Antigen-presenting cells (APCs) are crucial in regulating the outcome of T cell responses. Certain APCs are able to down-regulate T cell proliferation in vitro by inducing the enzyme indoleamine 2,3-dioxygenase (IDO) upon interferon-γ(IFN-γ) stimulation. IDO is the rate-limiting enzyme in the catabolism of the essential amino acid tryptophan. A lack of extracellular tryptophan creates environments in which cells become starved for this amino acid. The high-affinity receptor for IgE, FcεRI, is the principal receptor for the binding of specific IgE in type I-mediated allergies. We demonstrated recently that IDa is overexpressed in FcεRI-stimulated monocytes.
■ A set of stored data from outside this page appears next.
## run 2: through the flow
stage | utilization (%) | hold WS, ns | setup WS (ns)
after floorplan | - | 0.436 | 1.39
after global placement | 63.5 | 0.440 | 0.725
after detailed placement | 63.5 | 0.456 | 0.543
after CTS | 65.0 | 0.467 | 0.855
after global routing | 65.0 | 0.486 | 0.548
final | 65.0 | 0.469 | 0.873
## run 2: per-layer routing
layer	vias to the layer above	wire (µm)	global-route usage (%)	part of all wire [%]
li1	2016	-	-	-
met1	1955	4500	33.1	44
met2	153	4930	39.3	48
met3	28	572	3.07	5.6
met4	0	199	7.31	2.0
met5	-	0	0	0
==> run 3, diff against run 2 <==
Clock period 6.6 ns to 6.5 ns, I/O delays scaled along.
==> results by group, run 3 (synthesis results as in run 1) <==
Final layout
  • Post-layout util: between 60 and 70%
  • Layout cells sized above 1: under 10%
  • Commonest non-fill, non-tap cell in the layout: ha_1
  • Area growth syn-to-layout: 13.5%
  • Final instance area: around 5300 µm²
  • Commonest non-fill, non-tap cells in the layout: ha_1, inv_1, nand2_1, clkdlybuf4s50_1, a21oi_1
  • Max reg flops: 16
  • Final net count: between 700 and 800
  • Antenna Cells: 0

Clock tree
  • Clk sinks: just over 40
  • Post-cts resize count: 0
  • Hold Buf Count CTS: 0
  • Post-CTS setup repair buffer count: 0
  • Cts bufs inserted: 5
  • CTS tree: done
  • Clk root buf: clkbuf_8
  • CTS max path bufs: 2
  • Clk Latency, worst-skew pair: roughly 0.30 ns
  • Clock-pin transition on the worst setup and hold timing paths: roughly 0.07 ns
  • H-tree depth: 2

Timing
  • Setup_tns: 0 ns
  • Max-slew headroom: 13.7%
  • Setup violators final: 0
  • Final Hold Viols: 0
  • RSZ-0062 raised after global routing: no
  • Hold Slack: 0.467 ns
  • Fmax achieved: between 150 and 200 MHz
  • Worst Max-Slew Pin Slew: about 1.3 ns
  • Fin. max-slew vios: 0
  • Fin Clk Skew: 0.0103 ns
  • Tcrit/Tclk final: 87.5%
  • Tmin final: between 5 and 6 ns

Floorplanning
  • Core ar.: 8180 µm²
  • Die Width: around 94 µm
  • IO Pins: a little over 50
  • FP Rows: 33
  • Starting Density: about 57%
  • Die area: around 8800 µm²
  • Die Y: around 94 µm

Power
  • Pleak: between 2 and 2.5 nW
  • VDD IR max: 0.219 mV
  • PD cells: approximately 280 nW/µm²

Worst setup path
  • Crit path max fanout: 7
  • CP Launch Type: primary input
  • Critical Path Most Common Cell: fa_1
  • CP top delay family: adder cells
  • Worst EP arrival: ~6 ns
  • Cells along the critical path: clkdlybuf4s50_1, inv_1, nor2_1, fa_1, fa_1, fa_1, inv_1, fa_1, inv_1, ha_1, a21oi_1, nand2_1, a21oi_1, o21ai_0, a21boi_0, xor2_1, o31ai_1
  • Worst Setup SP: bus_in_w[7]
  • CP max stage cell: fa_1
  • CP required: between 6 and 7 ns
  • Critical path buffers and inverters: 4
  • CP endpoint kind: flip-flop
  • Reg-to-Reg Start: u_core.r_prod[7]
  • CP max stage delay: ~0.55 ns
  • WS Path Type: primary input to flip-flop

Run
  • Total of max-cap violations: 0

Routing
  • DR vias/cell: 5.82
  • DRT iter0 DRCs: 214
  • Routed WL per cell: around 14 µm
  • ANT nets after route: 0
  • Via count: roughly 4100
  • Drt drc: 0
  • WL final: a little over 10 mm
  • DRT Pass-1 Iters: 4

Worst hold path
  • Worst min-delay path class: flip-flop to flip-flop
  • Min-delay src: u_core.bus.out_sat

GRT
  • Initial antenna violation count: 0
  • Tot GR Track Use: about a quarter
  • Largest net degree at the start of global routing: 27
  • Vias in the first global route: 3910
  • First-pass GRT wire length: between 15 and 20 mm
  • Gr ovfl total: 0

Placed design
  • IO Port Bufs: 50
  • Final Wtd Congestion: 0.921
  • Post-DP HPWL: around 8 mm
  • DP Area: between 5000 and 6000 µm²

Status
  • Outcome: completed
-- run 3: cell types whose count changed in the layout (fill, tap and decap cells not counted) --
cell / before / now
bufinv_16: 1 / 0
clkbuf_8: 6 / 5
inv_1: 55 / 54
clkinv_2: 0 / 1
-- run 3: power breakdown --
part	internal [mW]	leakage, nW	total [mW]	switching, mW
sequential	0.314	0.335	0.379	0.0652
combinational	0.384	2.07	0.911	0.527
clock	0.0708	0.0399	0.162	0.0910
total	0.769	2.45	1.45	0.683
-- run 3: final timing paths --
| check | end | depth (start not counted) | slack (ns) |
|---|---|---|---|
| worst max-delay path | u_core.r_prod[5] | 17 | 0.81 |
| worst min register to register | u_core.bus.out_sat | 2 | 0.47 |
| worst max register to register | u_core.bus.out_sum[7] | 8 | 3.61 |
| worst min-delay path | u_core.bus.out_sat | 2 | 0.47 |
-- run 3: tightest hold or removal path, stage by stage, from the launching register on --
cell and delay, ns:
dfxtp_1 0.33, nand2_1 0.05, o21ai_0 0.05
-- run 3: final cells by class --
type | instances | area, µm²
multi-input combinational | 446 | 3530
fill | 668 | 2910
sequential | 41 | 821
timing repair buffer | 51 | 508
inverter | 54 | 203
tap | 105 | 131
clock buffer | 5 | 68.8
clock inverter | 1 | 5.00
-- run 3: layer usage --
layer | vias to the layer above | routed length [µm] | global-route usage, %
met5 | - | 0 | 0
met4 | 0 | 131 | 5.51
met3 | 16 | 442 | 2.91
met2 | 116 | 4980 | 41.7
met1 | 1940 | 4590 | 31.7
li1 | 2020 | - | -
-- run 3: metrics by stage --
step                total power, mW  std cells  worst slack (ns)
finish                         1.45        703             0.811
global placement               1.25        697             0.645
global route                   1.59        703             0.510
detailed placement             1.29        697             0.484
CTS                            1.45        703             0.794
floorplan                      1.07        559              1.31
In the present study, we performed quantification of IDO gene induction after treatment of atopic (FcεRI^high) and non-atopic (FcεRI^low/-) monocytes with IgE/anti-IgE and IFN-γ. By quantitative PCR ELISA, we found IDO molecule induction in atopic monocytes was enhanced about 50-fold over non-atopic monocytes after ligation of FcεRI. Stimulation with IFN-γ at a concentration of 100 U/ml in culture medium caused an increase in IDO gene copy numbers in atopics of about fourfold over that of non-atopics. This comparative quantification study demonstrates clearly the regulation of IDO gene expression by FcεRI and discloses differences thereof in atopic and non-atopic cells upon inflammatory stimuli.